→ WORK TASK: Going down the data below, set down exactly the line with "localparam int unsigned IDX_W = (NUM_ENTRIES" and each line after it through the line with "valid_vec = '0;"; no other lines.

Excerpts from a dataset
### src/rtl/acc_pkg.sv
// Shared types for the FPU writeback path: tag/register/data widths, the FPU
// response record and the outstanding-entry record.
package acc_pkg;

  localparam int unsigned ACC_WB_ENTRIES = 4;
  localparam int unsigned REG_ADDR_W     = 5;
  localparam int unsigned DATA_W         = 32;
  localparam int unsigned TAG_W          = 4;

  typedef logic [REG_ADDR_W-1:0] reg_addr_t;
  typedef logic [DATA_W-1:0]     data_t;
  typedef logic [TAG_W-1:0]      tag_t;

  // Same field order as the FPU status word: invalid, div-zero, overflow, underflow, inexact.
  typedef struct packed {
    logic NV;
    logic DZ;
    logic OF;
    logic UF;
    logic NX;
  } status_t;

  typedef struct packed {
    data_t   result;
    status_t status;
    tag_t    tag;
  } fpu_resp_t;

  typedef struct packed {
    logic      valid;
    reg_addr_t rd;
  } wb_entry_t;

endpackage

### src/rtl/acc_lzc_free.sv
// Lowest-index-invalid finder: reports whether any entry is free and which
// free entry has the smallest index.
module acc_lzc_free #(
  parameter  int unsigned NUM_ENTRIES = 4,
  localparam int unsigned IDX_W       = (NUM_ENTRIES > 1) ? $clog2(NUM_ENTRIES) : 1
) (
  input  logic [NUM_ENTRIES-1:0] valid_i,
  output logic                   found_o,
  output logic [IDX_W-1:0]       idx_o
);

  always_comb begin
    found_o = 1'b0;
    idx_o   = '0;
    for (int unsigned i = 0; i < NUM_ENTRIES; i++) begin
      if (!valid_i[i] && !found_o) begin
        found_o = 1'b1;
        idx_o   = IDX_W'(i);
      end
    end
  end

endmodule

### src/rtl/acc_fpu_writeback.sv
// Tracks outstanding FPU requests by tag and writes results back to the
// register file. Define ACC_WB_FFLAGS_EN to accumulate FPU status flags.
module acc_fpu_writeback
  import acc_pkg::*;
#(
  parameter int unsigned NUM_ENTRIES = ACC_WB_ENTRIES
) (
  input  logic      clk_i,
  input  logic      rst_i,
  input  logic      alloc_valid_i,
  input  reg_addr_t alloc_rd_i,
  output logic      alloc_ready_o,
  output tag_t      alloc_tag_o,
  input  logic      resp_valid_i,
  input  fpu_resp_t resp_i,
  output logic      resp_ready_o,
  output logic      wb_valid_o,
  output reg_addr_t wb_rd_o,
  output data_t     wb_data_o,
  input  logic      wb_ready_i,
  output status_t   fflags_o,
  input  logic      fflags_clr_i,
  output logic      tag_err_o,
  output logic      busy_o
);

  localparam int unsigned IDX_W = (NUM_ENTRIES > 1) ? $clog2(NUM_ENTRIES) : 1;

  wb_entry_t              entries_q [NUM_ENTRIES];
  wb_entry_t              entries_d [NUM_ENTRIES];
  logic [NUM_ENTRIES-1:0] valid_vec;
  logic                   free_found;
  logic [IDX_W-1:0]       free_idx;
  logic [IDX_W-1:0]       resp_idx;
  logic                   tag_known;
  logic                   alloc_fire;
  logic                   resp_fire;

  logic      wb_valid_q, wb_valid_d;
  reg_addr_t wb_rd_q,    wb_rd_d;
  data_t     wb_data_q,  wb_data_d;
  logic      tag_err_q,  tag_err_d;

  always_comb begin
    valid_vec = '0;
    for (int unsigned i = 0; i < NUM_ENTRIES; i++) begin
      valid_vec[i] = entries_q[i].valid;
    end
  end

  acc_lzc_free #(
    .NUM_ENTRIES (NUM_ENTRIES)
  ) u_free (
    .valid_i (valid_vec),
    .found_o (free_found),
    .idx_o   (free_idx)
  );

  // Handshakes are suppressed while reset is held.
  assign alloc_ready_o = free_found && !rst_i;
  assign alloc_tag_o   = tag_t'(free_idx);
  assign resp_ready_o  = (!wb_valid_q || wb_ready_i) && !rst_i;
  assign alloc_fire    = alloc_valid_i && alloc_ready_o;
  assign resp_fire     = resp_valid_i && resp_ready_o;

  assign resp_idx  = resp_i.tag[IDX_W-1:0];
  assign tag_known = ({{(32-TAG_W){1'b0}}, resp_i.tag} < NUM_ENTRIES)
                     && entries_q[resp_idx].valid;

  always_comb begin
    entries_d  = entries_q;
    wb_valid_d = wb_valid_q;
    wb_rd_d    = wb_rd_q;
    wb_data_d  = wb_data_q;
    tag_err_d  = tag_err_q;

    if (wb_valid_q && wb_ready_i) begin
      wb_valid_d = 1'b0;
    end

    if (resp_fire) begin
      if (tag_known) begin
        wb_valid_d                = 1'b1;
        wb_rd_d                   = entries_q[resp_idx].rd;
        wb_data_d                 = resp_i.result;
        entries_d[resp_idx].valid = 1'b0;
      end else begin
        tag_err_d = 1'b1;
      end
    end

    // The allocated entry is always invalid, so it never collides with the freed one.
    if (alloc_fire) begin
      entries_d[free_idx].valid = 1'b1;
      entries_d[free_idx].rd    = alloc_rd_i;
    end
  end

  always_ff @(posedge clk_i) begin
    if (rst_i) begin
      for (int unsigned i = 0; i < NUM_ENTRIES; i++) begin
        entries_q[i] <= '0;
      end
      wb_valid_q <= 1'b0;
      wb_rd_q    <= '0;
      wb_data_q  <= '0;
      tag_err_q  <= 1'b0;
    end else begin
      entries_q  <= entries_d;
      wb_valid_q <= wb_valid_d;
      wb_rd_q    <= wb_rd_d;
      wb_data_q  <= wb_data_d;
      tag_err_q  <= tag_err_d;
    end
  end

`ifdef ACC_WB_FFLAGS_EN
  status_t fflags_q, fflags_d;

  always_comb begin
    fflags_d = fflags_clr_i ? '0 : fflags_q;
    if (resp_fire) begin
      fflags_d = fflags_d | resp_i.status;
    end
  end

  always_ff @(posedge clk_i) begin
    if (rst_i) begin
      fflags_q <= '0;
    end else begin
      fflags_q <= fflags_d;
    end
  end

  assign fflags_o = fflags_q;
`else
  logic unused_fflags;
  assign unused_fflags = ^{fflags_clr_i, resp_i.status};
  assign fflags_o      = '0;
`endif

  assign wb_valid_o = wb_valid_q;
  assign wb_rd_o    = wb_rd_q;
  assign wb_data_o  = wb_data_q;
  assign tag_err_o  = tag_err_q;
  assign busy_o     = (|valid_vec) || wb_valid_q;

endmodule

...

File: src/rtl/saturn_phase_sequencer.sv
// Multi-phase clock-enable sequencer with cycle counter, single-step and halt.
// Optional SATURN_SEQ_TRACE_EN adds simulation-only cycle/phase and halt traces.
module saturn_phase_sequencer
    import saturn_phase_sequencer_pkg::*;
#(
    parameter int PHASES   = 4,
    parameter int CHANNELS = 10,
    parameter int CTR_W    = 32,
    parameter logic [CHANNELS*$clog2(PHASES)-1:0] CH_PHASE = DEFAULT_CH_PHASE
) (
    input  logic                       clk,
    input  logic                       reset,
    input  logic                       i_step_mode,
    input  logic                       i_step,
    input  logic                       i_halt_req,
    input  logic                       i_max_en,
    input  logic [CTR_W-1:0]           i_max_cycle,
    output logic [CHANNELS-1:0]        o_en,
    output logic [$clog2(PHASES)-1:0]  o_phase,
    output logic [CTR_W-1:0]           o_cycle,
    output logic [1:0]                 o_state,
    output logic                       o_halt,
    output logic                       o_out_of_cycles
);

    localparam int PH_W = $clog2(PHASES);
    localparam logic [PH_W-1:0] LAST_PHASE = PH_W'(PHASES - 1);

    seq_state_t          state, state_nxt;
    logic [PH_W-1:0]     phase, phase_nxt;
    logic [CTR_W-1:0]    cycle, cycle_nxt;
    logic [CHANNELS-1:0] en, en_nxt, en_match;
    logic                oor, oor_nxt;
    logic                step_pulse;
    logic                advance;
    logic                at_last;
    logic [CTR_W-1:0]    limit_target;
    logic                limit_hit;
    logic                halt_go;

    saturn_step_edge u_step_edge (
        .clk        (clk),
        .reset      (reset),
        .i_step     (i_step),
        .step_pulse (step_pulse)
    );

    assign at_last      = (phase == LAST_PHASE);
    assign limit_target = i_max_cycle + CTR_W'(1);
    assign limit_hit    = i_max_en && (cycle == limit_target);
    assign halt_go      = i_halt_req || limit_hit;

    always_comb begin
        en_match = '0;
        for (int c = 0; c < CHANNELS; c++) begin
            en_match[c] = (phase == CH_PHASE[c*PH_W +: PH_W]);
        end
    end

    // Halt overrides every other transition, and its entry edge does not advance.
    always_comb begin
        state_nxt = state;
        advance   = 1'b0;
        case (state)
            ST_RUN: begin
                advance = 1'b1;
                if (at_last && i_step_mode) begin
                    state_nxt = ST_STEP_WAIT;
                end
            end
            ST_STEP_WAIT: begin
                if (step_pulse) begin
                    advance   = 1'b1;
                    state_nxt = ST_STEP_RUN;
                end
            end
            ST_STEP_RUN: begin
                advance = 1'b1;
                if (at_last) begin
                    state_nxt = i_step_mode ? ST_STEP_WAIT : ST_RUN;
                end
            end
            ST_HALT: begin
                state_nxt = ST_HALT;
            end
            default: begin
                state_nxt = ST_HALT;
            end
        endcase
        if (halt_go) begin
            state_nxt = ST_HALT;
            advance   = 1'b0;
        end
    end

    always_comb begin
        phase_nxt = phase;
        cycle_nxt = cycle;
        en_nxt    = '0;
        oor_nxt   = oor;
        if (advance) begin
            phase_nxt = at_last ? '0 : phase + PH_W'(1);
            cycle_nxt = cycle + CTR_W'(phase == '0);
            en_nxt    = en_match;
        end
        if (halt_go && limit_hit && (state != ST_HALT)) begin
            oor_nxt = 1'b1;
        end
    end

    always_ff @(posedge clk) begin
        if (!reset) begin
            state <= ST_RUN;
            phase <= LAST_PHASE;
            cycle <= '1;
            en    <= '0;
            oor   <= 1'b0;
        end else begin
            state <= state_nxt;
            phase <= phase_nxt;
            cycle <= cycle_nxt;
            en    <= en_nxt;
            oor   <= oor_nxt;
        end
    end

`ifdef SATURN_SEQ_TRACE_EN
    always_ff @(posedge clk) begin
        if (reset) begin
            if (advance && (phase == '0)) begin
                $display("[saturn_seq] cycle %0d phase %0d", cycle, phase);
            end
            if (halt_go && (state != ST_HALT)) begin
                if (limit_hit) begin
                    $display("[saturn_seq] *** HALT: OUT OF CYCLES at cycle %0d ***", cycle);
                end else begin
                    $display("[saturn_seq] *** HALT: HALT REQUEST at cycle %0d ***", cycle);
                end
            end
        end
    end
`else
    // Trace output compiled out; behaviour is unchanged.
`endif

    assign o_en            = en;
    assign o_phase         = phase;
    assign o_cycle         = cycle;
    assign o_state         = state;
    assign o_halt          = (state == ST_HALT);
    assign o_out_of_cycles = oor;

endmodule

→ SOLUTION TO THE PROBLEM:
  localparam int unsigned IDX_W = (NUM_ENTRIES > 1) ? $clog2(NUM_ENTRIES) : 1;

  wb_entry_t              entries_q [NUM_ENTRIES];
  wb_entry_t              entries_d [NUM_ENTRIES];
  logic [NUM_ENTRIES-1:0] valid_vec;
  logic                   free_found;
  logic [IDX_W-1:0]       free_idx;
  logic [IDX_W-1:0]       resp_idx;
  logic                   tag_known;
  logic                   alloc_fire;
  logic                   resp_fire;

  logic      wb_valid_q, wb_valid_d;
  reg_addr_t wb_rd_q,    wb_rd_d;
  data_t     wb_data_q,  wb_data_d;
  logic      tag_err_q,  tag_err_d;

  always_comb begin
    valid_vec = '0;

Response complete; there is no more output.